A Senate report calls for increasing payments to survivors on the death of a federal employee in the line of duty—which have been unchanged for decades—and for standardizing policies across agencies on their payment.
The report was filed in support of S-3029, which would increase to $100,000 the $10,000 current death gratuity payment in effect since 1997 and increase to $8,800 the funeral expense payment from the $800 that has been in effect since 1966; both then would be indexed to inflation.
The bill also would address what the report calls “an inequitable administration of death gratuity payments across the federal government . . . civilian agencies vary in the way they administer death gratuities due to a range of factors, such as the type of job held by the employee and differing rules related to offset requirements, tax treatment, and employee eligibility.”

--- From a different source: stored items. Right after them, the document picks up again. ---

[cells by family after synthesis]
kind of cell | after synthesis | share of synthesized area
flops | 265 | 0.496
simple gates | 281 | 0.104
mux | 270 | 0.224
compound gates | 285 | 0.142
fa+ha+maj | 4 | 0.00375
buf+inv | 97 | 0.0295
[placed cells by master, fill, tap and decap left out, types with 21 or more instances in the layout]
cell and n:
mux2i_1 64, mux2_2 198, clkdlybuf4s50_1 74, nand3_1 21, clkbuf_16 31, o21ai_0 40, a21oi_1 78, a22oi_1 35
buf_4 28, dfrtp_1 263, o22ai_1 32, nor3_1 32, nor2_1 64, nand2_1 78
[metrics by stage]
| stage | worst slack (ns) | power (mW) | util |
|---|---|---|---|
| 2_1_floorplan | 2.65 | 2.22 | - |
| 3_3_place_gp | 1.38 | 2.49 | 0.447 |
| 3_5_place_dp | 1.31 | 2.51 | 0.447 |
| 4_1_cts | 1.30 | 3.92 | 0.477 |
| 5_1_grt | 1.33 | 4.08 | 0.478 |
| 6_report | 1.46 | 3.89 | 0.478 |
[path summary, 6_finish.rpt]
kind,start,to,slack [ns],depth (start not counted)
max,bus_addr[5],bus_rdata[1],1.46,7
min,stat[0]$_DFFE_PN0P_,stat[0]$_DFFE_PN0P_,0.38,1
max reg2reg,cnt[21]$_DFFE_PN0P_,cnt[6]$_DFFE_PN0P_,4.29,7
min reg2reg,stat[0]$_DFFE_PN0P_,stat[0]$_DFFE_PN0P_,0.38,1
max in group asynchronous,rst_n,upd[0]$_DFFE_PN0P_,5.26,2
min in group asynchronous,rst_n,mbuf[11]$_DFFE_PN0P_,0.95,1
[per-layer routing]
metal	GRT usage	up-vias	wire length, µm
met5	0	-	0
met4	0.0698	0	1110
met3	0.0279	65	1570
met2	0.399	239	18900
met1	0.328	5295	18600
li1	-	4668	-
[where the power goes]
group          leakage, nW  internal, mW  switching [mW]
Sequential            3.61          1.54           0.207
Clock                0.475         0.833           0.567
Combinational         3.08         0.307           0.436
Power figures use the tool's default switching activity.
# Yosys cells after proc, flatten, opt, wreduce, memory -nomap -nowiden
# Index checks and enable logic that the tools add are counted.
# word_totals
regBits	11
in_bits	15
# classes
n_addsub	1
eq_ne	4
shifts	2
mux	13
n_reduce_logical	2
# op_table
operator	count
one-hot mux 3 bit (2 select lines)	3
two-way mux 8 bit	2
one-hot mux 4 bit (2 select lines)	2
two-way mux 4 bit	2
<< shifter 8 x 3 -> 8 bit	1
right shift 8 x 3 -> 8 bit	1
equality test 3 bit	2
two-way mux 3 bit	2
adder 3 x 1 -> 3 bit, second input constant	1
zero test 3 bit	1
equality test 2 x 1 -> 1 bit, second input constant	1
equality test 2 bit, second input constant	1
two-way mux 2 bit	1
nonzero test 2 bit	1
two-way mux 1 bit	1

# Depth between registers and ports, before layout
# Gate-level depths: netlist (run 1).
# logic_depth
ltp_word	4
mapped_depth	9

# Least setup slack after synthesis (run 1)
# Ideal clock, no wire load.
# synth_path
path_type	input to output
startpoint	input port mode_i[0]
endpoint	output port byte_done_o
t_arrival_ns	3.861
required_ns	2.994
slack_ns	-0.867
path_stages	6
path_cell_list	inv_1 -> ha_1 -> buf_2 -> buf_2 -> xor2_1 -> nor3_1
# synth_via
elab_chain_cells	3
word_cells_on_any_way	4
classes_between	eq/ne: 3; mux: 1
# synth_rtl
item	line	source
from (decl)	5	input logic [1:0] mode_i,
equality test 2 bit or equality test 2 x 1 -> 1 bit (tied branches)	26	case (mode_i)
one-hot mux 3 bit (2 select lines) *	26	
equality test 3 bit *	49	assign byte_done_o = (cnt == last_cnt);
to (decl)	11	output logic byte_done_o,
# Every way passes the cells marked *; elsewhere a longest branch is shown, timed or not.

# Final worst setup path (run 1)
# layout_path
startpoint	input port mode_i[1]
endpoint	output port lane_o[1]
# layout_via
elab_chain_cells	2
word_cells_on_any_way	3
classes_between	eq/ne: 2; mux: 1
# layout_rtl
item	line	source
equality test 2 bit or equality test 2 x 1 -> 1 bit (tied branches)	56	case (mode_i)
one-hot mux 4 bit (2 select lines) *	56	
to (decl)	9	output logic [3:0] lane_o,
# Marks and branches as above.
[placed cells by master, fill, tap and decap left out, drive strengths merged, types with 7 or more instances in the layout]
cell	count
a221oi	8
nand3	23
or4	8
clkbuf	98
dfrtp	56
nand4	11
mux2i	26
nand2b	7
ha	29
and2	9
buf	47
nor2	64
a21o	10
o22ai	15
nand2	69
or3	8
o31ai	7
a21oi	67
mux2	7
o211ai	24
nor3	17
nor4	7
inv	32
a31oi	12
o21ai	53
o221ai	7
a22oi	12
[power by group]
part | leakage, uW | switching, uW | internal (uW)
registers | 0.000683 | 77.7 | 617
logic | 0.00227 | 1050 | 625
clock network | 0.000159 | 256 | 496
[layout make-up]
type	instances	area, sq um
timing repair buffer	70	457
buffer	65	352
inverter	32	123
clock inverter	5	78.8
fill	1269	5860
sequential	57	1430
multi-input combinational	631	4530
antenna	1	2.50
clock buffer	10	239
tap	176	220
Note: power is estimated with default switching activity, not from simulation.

The bill would cover all federal workers, including interns, seasonal employees, Peace Corps volunteers and others in special categories, the report said, while the death gratuity payment would apply to deaths as a result of injury or exposure to a disease in the line of service. “This benefit would also apply to a range of major incidents in which the lives of civil servants are tragically lost, such as natural disasters, terrorist attacks, criminal acts, wildfires, or other life-threatening events that require response teams of federal employees,” it says.
The report, which prepares the bill for a Senate floor vote, noted that OPM first proposed similar changes in 2016.
A separate authority providing higher payments (currently $221,900) to survivors of Foreign Service employees who lose their lives due to injuries sustained abroad would not be changed.